[YOUR GOAL]:
From the entries that follow, gather each line holding the word "IDLE".

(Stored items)

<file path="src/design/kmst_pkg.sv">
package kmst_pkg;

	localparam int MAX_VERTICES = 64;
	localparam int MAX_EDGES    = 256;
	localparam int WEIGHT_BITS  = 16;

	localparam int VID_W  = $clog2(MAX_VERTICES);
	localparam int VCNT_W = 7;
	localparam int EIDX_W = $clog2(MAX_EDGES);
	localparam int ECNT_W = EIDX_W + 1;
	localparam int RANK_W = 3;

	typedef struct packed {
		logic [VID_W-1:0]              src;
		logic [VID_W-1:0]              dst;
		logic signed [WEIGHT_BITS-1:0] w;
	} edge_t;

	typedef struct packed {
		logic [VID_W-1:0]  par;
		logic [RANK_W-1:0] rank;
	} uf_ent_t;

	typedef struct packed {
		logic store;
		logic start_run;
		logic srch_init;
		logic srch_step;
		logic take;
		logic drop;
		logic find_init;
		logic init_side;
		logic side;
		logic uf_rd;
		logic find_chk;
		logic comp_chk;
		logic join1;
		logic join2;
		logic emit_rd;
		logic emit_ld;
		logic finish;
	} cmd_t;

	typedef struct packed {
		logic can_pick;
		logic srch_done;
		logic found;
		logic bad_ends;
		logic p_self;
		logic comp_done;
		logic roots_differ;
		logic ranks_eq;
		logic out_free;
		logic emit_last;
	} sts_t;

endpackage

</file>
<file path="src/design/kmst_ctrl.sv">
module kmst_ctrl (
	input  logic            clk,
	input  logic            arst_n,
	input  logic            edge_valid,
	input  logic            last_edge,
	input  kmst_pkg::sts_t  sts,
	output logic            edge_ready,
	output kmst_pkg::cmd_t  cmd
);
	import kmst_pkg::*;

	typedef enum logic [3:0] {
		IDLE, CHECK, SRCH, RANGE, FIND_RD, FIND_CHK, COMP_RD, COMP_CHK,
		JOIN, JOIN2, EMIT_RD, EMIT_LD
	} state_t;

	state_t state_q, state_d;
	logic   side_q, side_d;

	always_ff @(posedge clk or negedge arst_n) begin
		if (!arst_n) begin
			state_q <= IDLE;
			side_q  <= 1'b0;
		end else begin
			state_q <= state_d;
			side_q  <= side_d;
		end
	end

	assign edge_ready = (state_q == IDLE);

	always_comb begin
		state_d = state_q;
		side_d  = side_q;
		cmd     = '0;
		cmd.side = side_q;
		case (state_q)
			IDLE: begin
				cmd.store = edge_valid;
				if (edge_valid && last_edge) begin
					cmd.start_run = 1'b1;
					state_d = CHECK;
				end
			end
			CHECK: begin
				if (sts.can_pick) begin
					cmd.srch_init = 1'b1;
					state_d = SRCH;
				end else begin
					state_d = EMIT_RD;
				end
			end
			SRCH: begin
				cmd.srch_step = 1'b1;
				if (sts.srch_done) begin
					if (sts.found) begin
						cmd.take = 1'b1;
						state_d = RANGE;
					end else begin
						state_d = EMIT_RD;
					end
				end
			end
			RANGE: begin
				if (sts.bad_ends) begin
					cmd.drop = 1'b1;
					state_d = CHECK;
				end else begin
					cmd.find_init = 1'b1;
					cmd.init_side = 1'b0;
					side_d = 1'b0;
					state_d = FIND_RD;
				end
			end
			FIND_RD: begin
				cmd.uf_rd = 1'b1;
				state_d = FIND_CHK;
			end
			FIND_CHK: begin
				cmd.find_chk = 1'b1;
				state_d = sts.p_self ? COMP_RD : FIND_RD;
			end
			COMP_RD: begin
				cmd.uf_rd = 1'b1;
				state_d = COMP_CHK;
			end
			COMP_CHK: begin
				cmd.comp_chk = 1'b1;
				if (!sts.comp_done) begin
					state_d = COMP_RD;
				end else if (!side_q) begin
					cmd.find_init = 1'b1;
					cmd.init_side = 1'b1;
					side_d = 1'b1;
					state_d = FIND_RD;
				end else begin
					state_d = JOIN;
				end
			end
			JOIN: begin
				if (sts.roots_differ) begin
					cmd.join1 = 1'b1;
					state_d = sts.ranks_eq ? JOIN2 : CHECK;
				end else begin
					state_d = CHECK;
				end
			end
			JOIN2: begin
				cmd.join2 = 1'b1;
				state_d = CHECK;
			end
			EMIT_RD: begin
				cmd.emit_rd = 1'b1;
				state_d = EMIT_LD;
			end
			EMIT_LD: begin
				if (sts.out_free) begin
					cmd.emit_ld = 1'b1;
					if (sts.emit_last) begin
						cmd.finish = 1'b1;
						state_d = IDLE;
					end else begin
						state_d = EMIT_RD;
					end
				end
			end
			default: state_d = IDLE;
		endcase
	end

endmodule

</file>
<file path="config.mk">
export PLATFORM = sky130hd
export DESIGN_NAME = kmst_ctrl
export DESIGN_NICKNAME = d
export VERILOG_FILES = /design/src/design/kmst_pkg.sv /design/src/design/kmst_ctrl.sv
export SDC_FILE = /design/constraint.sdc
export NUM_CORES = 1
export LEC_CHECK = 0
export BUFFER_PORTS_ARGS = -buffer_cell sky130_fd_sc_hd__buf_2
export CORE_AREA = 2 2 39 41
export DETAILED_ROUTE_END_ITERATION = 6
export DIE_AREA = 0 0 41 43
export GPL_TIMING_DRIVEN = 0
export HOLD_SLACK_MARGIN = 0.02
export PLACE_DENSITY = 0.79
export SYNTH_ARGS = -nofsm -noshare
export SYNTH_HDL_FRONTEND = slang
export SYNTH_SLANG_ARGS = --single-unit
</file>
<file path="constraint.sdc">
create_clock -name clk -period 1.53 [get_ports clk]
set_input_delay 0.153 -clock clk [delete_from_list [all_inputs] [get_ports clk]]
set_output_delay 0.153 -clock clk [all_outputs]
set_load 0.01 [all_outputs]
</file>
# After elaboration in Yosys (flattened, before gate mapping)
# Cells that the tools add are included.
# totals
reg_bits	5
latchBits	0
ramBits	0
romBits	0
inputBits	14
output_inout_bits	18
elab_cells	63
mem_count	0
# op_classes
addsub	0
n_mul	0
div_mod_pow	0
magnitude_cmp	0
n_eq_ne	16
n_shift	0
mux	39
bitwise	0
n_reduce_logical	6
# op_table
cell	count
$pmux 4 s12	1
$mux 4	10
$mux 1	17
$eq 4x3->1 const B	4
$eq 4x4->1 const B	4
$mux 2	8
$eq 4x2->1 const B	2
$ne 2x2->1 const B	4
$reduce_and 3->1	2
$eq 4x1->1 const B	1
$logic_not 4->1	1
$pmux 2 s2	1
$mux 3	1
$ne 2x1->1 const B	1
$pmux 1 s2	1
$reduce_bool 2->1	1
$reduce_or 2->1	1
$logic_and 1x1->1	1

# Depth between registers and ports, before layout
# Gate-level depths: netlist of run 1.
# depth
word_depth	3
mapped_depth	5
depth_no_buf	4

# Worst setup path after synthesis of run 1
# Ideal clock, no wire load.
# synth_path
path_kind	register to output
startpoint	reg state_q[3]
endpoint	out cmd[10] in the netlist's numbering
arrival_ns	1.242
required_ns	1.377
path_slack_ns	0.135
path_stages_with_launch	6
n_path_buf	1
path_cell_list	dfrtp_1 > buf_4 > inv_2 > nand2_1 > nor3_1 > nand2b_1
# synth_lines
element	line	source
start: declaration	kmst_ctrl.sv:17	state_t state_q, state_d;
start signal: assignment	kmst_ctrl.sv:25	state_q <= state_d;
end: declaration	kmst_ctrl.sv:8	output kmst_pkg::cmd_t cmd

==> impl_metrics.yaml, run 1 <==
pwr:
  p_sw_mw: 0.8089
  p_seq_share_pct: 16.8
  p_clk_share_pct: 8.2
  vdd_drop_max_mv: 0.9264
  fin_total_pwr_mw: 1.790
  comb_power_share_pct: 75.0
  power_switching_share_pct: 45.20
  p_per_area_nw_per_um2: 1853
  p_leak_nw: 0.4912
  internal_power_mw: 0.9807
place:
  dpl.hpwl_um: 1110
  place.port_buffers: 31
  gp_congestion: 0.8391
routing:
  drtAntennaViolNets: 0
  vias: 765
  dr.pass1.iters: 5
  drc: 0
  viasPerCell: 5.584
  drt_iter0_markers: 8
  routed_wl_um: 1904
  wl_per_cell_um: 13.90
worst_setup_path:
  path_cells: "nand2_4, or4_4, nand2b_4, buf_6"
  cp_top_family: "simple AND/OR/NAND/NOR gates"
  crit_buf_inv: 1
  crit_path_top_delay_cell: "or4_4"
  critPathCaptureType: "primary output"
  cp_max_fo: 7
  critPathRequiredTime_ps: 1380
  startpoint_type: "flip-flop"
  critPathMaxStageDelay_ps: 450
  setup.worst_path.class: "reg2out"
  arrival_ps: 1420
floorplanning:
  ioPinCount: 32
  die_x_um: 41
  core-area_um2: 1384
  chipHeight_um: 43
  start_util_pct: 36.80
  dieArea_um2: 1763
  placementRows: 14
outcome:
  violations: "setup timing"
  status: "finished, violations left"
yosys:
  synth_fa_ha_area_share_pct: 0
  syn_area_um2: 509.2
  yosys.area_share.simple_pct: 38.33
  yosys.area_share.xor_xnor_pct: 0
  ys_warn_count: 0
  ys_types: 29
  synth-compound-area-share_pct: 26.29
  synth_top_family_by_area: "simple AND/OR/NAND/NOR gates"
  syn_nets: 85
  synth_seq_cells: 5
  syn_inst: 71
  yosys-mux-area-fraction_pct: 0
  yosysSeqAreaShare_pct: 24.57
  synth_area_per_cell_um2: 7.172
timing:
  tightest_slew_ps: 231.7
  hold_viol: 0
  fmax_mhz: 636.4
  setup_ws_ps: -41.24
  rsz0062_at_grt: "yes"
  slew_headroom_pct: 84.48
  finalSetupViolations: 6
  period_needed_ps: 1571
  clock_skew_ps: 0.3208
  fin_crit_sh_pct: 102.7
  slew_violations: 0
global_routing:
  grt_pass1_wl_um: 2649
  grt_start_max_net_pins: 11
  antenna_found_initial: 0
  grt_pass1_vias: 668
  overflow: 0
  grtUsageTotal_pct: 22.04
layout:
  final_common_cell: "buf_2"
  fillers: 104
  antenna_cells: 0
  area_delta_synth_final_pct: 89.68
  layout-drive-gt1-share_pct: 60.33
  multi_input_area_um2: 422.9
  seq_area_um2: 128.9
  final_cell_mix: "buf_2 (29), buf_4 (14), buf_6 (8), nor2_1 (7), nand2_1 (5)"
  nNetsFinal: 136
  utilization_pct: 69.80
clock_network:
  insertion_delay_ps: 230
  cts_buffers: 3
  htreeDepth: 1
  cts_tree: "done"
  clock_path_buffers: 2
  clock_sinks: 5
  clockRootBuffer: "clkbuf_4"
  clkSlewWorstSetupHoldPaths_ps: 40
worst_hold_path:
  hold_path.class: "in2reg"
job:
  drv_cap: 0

[WRITTEN SOLUTION]:
		IDLE, CHECK, SRCH, RANGE, FIND_RD, FIND_CHK, COMP_RD, COMP_CHK,
			state_q <= IDLE;
	assign edge_ready = (state_q == IDLE);
			IDLE: begin
						state_d = IDLE;
			default: state_d = IDLE;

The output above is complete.